The National Flood Insurance Program (NFIP), created in 1968, provides federally backed coverage for homeowners and small businesses in more than 22,000 flood-prone communities across the United States. Established to offset a lack of private sector flood insurance and to help reduce federal spending on disaster response and rebuilding, the NFIP now has more than 5 million policies.1
Governed by congressional mandates and administered by the Federal Emergency Management Agency (FEMA), the program provides coverage to a home or business in a participating community, even after multiple losses.
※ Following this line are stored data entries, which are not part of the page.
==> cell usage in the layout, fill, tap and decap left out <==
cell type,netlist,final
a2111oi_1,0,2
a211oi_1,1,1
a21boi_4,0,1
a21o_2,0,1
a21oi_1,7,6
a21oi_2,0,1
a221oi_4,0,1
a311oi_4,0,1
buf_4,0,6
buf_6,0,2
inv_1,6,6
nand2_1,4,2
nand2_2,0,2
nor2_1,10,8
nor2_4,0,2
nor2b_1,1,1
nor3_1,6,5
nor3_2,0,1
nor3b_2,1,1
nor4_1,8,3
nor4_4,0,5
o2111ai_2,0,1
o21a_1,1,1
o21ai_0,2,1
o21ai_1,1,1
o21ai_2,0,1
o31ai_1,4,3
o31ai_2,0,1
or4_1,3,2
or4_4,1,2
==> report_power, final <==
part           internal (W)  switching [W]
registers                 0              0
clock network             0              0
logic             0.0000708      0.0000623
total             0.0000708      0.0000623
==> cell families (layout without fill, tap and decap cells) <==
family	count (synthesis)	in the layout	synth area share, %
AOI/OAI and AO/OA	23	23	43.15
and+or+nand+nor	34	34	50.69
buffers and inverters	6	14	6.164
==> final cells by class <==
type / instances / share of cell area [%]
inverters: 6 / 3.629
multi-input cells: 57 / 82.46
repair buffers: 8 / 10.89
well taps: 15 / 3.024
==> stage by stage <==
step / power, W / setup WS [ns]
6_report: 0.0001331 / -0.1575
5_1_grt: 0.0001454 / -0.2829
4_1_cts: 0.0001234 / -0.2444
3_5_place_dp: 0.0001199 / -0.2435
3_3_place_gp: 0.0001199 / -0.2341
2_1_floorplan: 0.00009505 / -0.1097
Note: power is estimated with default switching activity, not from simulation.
`src/rtl/kwst_ram.sv`:
```
// ----------------------------------------------------------------------------
// kwst_ram: generic single-write, single-read ram
// one write port, one read port with a registered read, read data holds
// ----------------------------------------------------------------------------
`timescale 1ns / 1ps
`default_nettype none

module kwst_ram #(
    parameter int WIDTH  = 8,
    parameter int DEPTH  = 16,
    localparam int ADDR_W = (DEPTH > 1) ? $clog2(DEPTH) : 1
) (
    input  wire logic              aclk,
    input  wire logic              wr_en,
    input  wire logic [ADDR_W-1:0] wr_addr,
    input  wire logic [WIDTH-1:0]  wr_data,
    input  wire logic              rd_en,
    input  wire logic [ADDR_W-1:0] rd_addr,
    output logic      [WIDTH-1:0]  rd_data
);

    logic [WIDTH-1:0] mem [DEPTH];

    always_ff @(posedge aclk) begin
        if (wr_en) begin
            mem[wr_addr] <= wr_data;
        end
        if (rd_en) begin
            rd_data <= mem[rd_addr];
        end
    end

endmodule : kwst_ram

`default_nettype wire

```
## config.mk

```make
export PLATFORM = sky130hd
export DESIGN_NAME = psv_div
export DESIGN_NICKNAME = d
export VERILOG_FILES = /design/src/design/parametric_surface_vertex_assert.svh /design/src/design/psv_div.sv
export SDC_FILE = /design/constraint.sdc
export NUM_CORES = 1
export LEC_CHECK = 0
export BUFFER_PORTS_ARGS = -buffer_cell sky130_fd_sc_hd__buf_2
export CORE_MARGIN = 3
export CORE_UTILIZATION = 40
export DETAILED_ROUTE_END_ITERATION = 7
export PLACE_DENSITY = 0.66
export SYNTH_ARGS = -nofsm -noshare
export SYNTH_HDL_FRONTEND = slang
export SYNTH_SLANG_ARGS = --single-unit
```

## constraint.sdc

```tcl
create_clock -name i_clk -period 3.5 [get_ports i_clk]
set_input_delay 0.7 -clock i_clk [delete_from_list [all_inputs] [get_ports i_clk]]
set_output_delay 0.7 -clock i_clk [all_outputs]
set_load 0.1 [all_outputs]
```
Communities elect to join the NFIP and adopt flood plain management rules to obtain lower-cost insurance rates for the homes and businesses in their areas. Properties built before a community joined the NFIP, and those included in a flood map after topographical or development changes prompted creation or expansion of a federal flood zone, are eligible for insurance rates that FEMA estimates may be 45 to 50 percent below a full-risk rate. As a result, taxpayers and policyholders with structures built to higher standards or outside of flood-hazard areas subsidize those properties.2
Flooding is the fastest-growing and most-costly natural disaster in the United States, and federal legislators should act to better protect ratepayers and taxpayers.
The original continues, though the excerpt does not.